_GOAL OF THE EXERCISE_
Look for "decap" in the records and copy every line that has it.

_INFORMATION SHOWN_
★ ★ ★ ★ ★ ★ ★
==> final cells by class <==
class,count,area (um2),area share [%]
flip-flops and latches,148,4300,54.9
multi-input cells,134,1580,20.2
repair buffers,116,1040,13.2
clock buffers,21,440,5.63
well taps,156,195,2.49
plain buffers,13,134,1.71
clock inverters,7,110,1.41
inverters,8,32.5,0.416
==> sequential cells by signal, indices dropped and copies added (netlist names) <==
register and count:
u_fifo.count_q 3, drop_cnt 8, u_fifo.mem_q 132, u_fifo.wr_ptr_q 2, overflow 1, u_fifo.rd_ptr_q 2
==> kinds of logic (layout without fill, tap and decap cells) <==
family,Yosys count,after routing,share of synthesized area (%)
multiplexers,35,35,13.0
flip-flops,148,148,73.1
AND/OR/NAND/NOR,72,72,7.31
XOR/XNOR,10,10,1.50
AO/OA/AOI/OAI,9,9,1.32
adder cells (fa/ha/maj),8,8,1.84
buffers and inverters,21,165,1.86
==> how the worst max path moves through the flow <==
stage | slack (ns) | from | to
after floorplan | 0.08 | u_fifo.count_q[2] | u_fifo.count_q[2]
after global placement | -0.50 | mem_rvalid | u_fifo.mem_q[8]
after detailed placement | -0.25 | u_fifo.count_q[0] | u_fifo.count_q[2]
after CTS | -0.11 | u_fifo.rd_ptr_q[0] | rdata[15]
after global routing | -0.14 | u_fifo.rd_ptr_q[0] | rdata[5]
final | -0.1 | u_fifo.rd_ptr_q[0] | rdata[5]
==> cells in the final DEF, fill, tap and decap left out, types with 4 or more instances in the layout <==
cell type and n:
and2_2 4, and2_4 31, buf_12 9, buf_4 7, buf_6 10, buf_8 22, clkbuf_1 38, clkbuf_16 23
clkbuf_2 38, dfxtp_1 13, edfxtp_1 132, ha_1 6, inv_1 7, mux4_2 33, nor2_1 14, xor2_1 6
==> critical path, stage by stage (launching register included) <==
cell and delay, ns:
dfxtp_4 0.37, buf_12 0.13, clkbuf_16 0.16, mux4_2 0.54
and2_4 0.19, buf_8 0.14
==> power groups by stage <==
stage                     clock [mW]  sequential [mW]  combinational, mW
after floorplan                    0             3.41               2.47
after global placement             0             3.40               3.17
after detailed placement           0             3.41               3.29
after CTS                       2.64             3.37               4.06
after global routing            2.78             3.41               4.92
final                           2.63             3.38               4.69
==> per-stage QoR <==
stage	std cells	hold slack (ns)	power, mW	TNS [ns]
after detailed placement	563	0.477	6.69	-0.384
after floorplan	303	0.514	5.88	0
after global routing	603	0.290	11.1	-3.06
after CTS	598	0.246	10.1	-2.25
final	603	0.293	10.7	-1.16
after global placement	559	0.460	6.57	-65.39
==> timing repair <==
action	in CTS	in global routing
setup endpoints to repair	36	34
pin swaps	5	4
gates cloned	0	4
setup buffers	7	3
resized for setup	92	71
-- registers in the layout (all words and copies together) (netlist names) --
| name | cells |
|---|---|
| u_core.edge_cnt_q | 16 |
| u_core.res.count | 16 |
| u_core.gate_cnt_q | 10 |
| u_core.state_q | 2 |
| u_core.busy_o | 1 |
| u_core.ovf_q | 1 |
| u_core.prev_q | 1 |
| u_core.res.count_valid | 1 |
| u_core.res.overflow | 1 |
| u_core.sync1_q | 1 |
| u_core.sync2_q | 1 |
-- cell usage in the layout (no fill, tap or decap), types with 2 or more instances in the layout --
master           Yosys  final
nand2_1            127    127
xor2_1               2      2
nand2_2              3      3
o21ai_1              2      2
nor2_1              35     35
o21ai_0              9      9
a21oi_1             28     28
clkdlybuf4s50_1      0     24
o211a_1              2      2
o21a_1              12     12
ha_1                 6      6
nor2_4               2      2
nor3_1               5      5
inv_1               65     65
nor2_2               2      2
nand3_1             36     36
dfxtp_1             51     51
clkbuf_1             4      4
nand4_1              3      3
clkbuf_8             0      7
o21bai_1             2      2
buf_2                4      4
==> src/rtl/sched_pkg.sv <==
// Shared types and constants for the issue scheduler.
package sched_pkg;

  localparam int unsigned DEFAULT_STARVE_LIMIT = 7;
  localparam int unsigned TAG_W                = 8;
  localparam int unsigned PAYLOAD_W            = 16;

  typedef struct packed {
    logic [TAG_W-1:0]     tag;
    logic [PAYLOAD_W-1:0] payload;
  } entry_t;

endpackage

==> src/rtl/prio_pick.sv <==
// Lowest-set-bit picker: one-hot grant of the lowest request not in the exclusion mask.
module prio_pick #(
  parameter int unsigned N = 4
) (
  input  logic [N-1:0] req,
  input  logic [N-1:0] excl,
  output logic [N-1:0] gnt_c,
  output logic         any_c
);

  logic [N-1:0] masked;

  always_comb begin : pick_comb
    masked = req & ~excl;
    gnt_c  = masked & (~masked + N'(1));
    any_c  = |masked;
  end

endmodule

==> src/rtl/issue_sched.sv <==
// Oldest-first multi-port issue scheduler with entry-0 starvation guard.
// Optional ISSUE_SCHED_STATS_EN adds issue_cnt / stall_cnt counters.
module issue_sched
  import sched_pkg::*;
#(
  parameter int unsigned Size        = 4,
  parameter int unsigned Ports       = 2,
  parameter int unsigned StarveLimit = DEFAULT_STARVE_LIMIT,
  parameter type         T           = sched_pkg::entry_t
) (
  input  logic                      clk,
  input  logic                      rst,
  input  logic [$clog2(Size+1)-1:0] q_size,
  input  T                          q_data    [Size],
  input  logic                      q_rdy     [Size],
  input  logic                      flush,
  input  logic                      out_ready [Ports],
  output logic                      pop       [Size],
  output logic                      out_valid [Ports],
  output T                          out_data  [Ports]
`ifdef ISSUE_SCHED_STATS_EN
  ,
  output logic [31:0]               issue_cnt,
  output logic [31:0]               stall_cnt
`endif
);

  localparam int unsigned SW = $clog2(Size+1);
  localparam int unsigned CW = $clog2(StarveLimit+1);

  logic [Size-1:0]  live;
  logic [Size-1:0]  cand;
  logic [Ports-1:0] port_free;
  logic [Ports-1:0] load;
  logic [Size-1:0]  sel [Ports];
  logic             starved;
  logic             sel0;
  logic             younger;

  logic [CW-1:0]    cnt_q, cnt_d;
  logic [Ports-1:0] out_valid_q, out_valid_d;
  T                 out_data_q [Ports];
  T                 out_data_d [Ports];

  assign starved = (cnt_q == CW'(StarveLimit));

  // Once entry 0 has starved, it is the only eligible candidate.
  always_comb begin : cand_comb
    live = '0;
    cand = '0;
    for (int i = 0; i < Size; i++) begin
      live[i] = (SW'(i) < q_size);
      cand[i] = live[i] && q_rdy[i] && (!starved || i == 0);
    end
  end

  always_comb begin : free_comb
    port_free = '0;
    for (int p = 0; p < Ports; p++) begin
      port_free[p] = !out_valid_q[p] || out_ready[p];
    end
  end

  // Each port excludes whatever the lower ports already took this cycle.
  for (genvar p = 0; p < Ports; p++) begin : g_port
    logic [Size-1:0] excl;
    logic [Size-1:0] gnt;
    logic [Size-1:0] taken;
    logic            hit;
    logic            fire;

    if (p == 0) begin : g_head
      assign excl = '0;
    end else begin : g_tail
      assign excl = g_port[p-1].excl | g_port[p-1].taken;
    end

    prio_pick #(.N(Size)) u_pick (
      .req   (cand),
      .excl  (excl),
      .gnt_c (gnt),
      .any_c (hit)
    );

    assign fire    = !flush && port_free[p] && hit;
    assign taken   = fire ? gnt : '0;
    assign sel[p]  = taken;
    assign load[p] = fire;

    assign out_valid[p] = out_valid_q[p];
    assign out_data[p]  = out_data_q[p];
  end

  always_comb begin : pop_comb
    for (int i = 0; i < Size; i++) begin
      pop[i] = 1'b0;
      if (!rst) begin
        if (flush) begin
          pop[i] = live[i];
        end else begin
          for (int p = 0; p < Ports; p++) begin
            pop[i] = pop[i] | sel[p][i];
          end
        end
      end
    end
  end

  always_comb begin : next_comb
    sel0        = 1'b0;
    younger     = 1'b0;
    out_valid_d = out_valid_q;
    cnt_d       = cnt_q;
    for (int p = 0; p < Ports; p++) begin
      sel0          = sel0 | sel[p][0];
      younger       = younger | (|sel[p][Size-1:1]);
      out_data_d[p] = out_data_q[p];
      for (int i = 0; i < Size; i++) begin
        if (sel[p][i]) out_data_d[p] = q_data[i];
      end
      if (flush)             out_valid_d[p] = 1'b0;
      else if (port_free[p]) out_valid_d[p] = load[p];
    end
    if (flush || q_size == '0 || sel0) cnt_d = '0;
    else if (younger && !starved)      cnt_d = cnt_q + CW'(1);
  end

  always_ff @(posedge clk or posedge rst) begin : state_ff
    if (rst) begin
      cnt_q       <= '0;
      out_valid_q <= '0;
      for (int p = 0; p < Ports; p++) out_data_q[p] <= '0;
    end else begin
      cnt_q       <= cnt_d;
      out_valid_q <= out_valid_d;
      for (int p = 0; p < Ports; p++) out_data_q[p] <= out_data_d[p];
    end
  end

`ifdef ISSUE_SCHED_STATS_EN
  logic [31:0] issue_cnt_q, issue_cnt_d;
  logic [31:0] stall_cnt_q, stall_cnt_d;

  always_comb begin : stats_comb
    issue_cnt_d = issue_cnt_q;
    for (int p = 0; p < Ports; p++) begin
      issue_cnt_d = issue_cnt_d + 32'(load[p]);
    end
    stall_cnt_d = stall_cnt_q + 32'((q_size != '0) && (load == '0));
  end

  always_ff @(posedge clk or posedge rst) begin : stats_ff
    if (rst) begin
      issue_cnt_q <= '0;
      stall_cnt_q <= '0;
    end else begin
      issue_cnt_q <= issue_cnt_d;
      stall_cnt_q <= stall_cnt_d;
    end
  end

  assign issue_cnt = issue_cnt_q;
  assign stall_cnt = stall_cnt_q;
`endif

endmodule

==> config.mk <==
export PLATFORM = sky130hd
export DESIGN_NAME = issue_sched
export DESIGN_NICKNAME = d
export VERILOG_FILES = /design/src/rtl/sched_pkg.sv /design/src/rtl/prio_pick.sv /design/src/rtl/issue_sched.sv
export SDC_FILE = /design/constraint.sdc
export NUM_CORES = 1
export LEC_CHECK = 0
export CELL_PAD_IN_SITES_DETAIL_PLACEMENT = 0
export CELL_PAD_IN_SITES_GLOBAL_PLACEMENT = 2
export CORE_ASPECT_RATIO = 0.5
export CORE_MARGIN = 8
export CORE_UTILIZATION = 27
export CTS_CLUSTER_SIZE = 12
export DETAILED_ROUTE_END_ITERATION = 12
export PLACE_DENSITY = 0.95
export SYNTH_ARGS = -nofsm -noshare
export SYNTH_HDL_FRONTEND = slang
export SYNTH_SLANG_ARGS = --single-unit
export TNS_END_PERCENT = 10
==> constraint.sdc <==
create_clock -name clk -period 6.5 [get_ports clk]
set_clock_uncertainty 0.2 [all_clocks]
set_input_delay 0.975 -clock clk [delete_from_list [all_inputs] [get_ports clk]]
set_output_delay 0.975 -clock clk [all_outputs]
set_load 0.03 [all_outputs]
==> impl_metrics.tcl <==
set metrics [dict create \
    status "finished clean" \
    fmax_ghz 0.199 \
    cts.sinks 53 \
    grt_pass1_vias 3857 \
    max_stage_delay_ns 0.60 \
    p_leak_nw 2.38 \
    crit_buf_inv 3 \
    yosys_most_used_dff "dfrtp_1" \
    port_buffers 161 \
    root_buffer "clkbuf_16" \
    async_flop_share_pct 100 \
    max_cap_violations 0 \
    worstSetupEndpointType "primary output" \
    cts_hold_buf 0 \
    grt_pass1_wl_um 23000 \
    synth-seq-cells 53 \
    antenna_cells 0 \
    cts_made_buffers 5 \
    wl_um 15000 \
    layout.nets 662 \
    drt_iter0_drc 158 \
    ir_drop_mv 0.114 \
    cts_tree "yes" \
    crit_chain "clkdlybuf4s50_1 -> maj3_1 -> o22a_1 -> a21o_1 -> nand3_2 -> buf_4 -> o21ai_0 -> and3_1 -> clkdlybuf4s50_1" \
    die-area_um2 18400 \
    ys_seq_area_share_pct 34.8 \
    antenna_found_initial 0 \
    setup_viol 0 \
    setup-tns-final_ns 0 \
    die_h_um 100 \
    worst_pin_slew_ns 1.08 \
    synth_top_area_cell "dfrtp_1" \
    synth_area_leaders "dfrtp_1, nand2_1, mux2_2" \
    synth_top_area_share_pct 34.8 \
    worstPathArrival_ns 3.86 \
    cts.reportedPaths.clkPinSlew_ns 0.08 \
    critical_path_class "in2out" \
    final_common_cell "clkdlybuf4s50_1" \
    synth.distinct_cells 55 \
    final_cell_mix "clkdlybuf4s50_1, nand2_1, dfrtp_1, mux2i_1" \
    period_share_pct 77.5 \
    utilization_pct 41.7 \
    cp-start-kind "input pin" \
    grt_usage_pct 15.8 \
    synth-edff-count 0 \
    syn_inst 408 \
    wire_per_inst_um 20.1 \
    syn_area_per_cell_um2 9.33 \
    fp.coreArea_um2 13700 \
    placementRows 30 \
    crit_top_cell "clkdlybuf4s50_1" \
    slew_headroom_pct 28.0 \
    htree_num_levels 2 \
    dpl.hpwl_um 10700 \
    vias_per_cell 5.05 \
    routed-via-count 3760 \
    rsz0062_at_grt "false" \
    grt_max_degree 55 \
    finalHoldViolCount 0 \
    synth_nets 518 \
    drv_slew 0 \
    drc 0 \
    worstPathMaxFanout 27 \
    cp_top_family "buffers and inverters" \
    areaGrowthSynthToFinish_pct 49.8 \
    clk_latency_ns 0.29 \
    dieWidth_um 184 \
    ant_nets 0 \
    cp.required_ns 5.32 \
    clock_path_buffers 2 \
    drtPass1Iterations 4 \
    fin_crit_ns 5.04 \
    cp_slowest_cell "clkdlybuf4s50_1" \
    powerDensity_nw_per_um2 238 \
    netlist_area_um2 3810 \
    io_pins 162 \
    start_util_pct 27.9 \
    ctsResizeCount 0 \
    finalWeightedCongestion 0.842 \
    min_path_type "reg2reg" \
    drive_above_1_share_pct 14.1 \
    post_cts_buffers 0 \
    synth_warnings 0 \
    overflow 0 \
]
[power breakdown]
part	leakage (nW)	internal, W	switching (W)	total, W
Clock	0.0841	0.000193	0.000127	0.000320
Combinational	1.64	0.000273	0.000320	0.000594
Sequential	0.654	0.000398	0.0000441	0.000443
Total	2.38	0.000865	0.000492	0.00136
[logic make-up after synthesis]
group / Yosys count / share of synthesized area, %
AND/OR/NAND/NOR: 135 / 18.0
AO/OA/AOI/OAI: 127 / 25.9
flip-flops: 53 / 34.8
multiplexers: 50 / 13.9
buffers and inverters: 39 / 6.21
adder cells (fa/ha/maj): 3 / 0.920
XOR/XNOR: 1 / 0.230
[registers in the layout, indices dropped and copies added (netlist names)]
signal       cells
out_data        48
cnt_q            3
out_valid_q      2
[Yosys cell counts, drive strengths merged (4+ instances only)]
cell,count
inv,6
dfrtp,53
buf,22
mux2i,26
nand2,76
clkbuf,11
and3,25
a22oi,24
nand3,4
nor3,5
nor2,9
o31ai,25
mux2,24
o22ai,23
a21oi,6
o21ai,31
[cell type report]
type	count	area, um^2
fill	1384	7960
multi-input combinational	316	2260
timing repair buffer	170	1680
sequential	53	1330
tap	192	240
clock buffer	7	143
clock inverter	1	30.0
inverter	6	22.5
[final timing paths]
check / startpoint / endpoint / slack, ns / cells past startpoint
min in group asynchronous: rst / out_data[25]$_DFFE_PP0P_ / 1.09 / 3
setup / recovery: q_rdy[3] / pop[3] / 1.46 / 9
hold / removal: out_data[37]$_DFFE_PP0P_ / out_data[37]$_DFFE_PP0P_ / 0.28 / 2
max in group asynchronous: rst / out_data[27]$_DFFE_PP0P_ / 4.50 / 3
hold reg to reg: out_data[37]$_DFFE_PP0P_ / out_data[37]$_DFFE_PP0P_ / 0.28 / 2
setup reg to reg: cnt_q[0]$_DFFE_PP0P_ / out_data[21]$_DFFE_PP0P_ / 2.90 / 9
[worst min-delay path, delay by kind of cell, from the launching register on]
kind	cells	cell delay [ns]
flip-flops	1	0.35
AND/OR/NAND/NOR	1	0.05
AO/OA/AOI/OAI	1	0.05
[metal layers]
layer	wire length, um	track usage (%)	vias up	part of all wire (%)
li1	-	-	1812	-
met1	6580	20.3	1861	44
met2	7640	28.0	79	51
met3	588	2.34	8	3.9
met4	144	2.53	0	0.96
met5	0	0	-	0
[metrics by stage]
step                      hold WS (ns)  setup WS, ns  total power (W)  area, um^2  std cells
after global placement           0.262          1.46          0.00104        5530        737
final                            0.277          1.46          0.00136        5700        745
after CTS                        0.284          1.45          0.00137        5700        745
after global routing             0.308          1.28          0.00142        5700        745
after detailed placement         0.268          1.46          0.00105        5530        737
after floorplan                  0.343          2.53         0.000770        3810        408
(Power assumes the default switching activity.)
★ ★ ★ ★ ★ ★ ★
_EXERCISE RESPONSE_
==> kinds of logic (layout without fill, tap and decap cells) <==
==> cells in the final DEF, fill, tap and decap left out, types with 4 or more instances in the layout <==
-- cell usage in the layout (no fill, tap or decap), types with 2 or more instances in the layout --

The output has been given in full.